Looking at the entries, say how many lines contain the string "shown". Offer nothing besides the number.

START DATA TO EXAMINE

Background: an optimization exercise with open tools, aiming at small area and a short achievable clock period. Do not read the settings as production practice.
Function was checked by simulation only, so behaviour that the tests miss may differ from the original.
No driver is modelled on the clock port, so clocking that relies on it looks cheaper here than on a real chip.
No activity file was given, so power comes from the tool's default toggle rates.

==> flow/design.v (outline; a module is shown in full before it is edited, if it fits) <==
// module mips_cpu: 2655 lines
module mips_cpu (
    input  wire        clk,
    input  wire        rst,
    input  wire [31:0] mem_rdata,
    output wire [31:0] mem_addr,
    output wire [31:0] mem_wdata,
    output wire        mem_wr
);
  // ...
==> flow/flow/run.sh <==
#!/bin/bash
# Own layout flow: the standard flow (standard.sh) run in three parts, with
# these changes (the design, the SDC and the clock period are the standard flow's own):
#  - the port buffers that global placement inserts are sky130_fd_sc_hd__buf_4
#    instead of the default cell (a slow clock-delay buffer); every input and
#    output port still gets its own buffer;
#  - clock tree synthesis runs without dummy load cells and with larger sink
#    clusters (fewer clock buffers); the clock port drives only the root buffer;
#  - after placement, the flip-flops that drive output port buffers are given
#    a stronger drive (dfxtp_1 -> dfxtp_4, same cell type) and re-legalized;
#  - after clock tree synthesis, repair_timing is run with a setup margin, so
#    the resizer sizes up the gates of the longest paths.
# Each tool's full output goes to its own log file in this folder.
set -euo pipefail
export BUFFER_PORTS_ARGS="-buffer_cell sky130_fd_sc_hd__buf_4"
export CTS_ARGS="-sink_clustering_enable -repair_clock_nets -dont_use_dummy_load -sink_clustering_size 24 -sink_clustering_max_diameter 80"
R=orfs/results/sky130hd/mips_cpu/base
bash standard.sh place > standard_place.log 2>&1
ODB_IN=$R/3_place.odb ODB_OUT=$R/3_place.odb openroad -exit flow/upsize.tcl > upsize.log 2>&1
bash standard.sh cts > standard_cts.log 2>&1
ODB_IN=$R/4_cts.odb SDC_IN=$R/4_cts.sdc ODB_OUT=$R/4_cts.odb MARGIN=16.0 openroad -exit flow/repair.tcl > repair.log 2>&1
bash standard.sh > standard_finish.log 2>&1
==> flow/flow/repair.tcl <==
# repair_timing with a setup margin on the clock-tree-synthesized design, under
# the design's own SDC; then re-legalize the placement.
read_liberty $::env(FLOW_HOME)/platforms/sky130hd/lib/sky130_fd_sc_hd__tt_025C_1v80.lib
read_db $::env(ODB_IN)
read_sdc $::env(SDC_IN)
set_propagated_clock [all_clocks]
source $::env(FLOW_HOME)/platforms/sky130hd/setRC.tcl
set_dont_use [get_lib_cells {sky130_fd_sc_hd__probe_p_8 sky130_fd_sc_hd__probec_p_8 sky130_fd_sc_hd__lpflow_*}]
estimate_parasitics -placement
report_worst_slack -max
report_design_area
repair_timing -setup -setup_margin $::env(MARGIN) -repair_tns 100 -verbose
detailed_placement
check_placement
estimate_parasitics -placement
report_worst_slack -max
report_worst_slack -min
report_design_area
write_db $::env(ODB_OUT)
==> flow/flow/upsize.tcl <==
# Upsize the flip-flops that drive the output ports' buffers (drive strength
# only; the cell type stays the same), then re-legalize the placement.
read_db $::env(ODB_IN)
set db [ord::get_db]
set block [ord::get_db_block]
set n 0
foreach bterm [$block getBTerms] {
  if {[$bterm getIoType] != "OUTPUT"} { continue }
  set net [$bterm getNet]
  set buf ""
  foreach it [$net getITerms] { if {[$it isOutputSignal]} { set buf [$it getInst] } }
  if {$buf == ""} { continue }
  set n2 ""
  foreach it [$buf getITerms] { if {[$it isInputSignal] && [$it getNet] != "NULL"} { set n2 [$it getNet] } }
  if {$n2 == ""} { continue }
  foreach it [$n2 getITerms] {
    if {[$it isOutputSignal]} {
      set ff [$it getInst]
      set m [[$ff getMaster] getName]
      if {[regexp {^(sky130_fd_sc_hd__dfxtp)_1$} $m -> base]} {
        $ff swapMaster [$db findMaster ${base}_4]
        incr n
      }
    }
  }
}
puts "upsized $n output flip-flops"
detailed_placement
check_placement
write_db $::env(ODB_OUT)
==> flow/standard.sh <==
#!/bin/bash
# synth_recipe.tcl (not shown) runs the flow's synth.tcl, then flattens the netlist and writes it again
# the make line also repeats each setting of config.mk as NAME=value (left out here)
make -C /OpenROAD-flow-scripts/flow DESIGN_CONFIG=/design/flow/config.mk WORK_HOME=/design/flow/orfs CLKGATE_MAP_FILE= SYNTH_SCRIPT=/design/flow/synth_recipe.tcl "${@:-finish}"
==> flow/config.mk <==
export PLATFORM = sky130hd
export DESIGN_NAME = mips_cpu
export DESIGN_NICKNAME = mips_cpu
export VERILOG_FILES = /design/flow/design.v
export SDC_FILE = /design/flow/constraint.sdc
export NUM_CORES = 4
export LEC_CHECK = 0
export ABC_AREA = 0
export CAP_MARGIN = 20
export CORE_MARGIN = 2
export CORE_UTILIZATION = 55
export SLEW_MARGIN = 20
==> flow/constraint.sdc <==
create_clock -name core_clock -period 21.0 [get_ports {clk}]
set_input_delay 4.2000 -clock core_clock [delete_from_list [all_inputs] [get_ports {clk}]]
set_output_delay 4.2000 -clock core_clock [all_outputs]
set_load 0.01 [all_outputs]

END DATA TO EXAMINE

- REPLY TO THE TASK -
2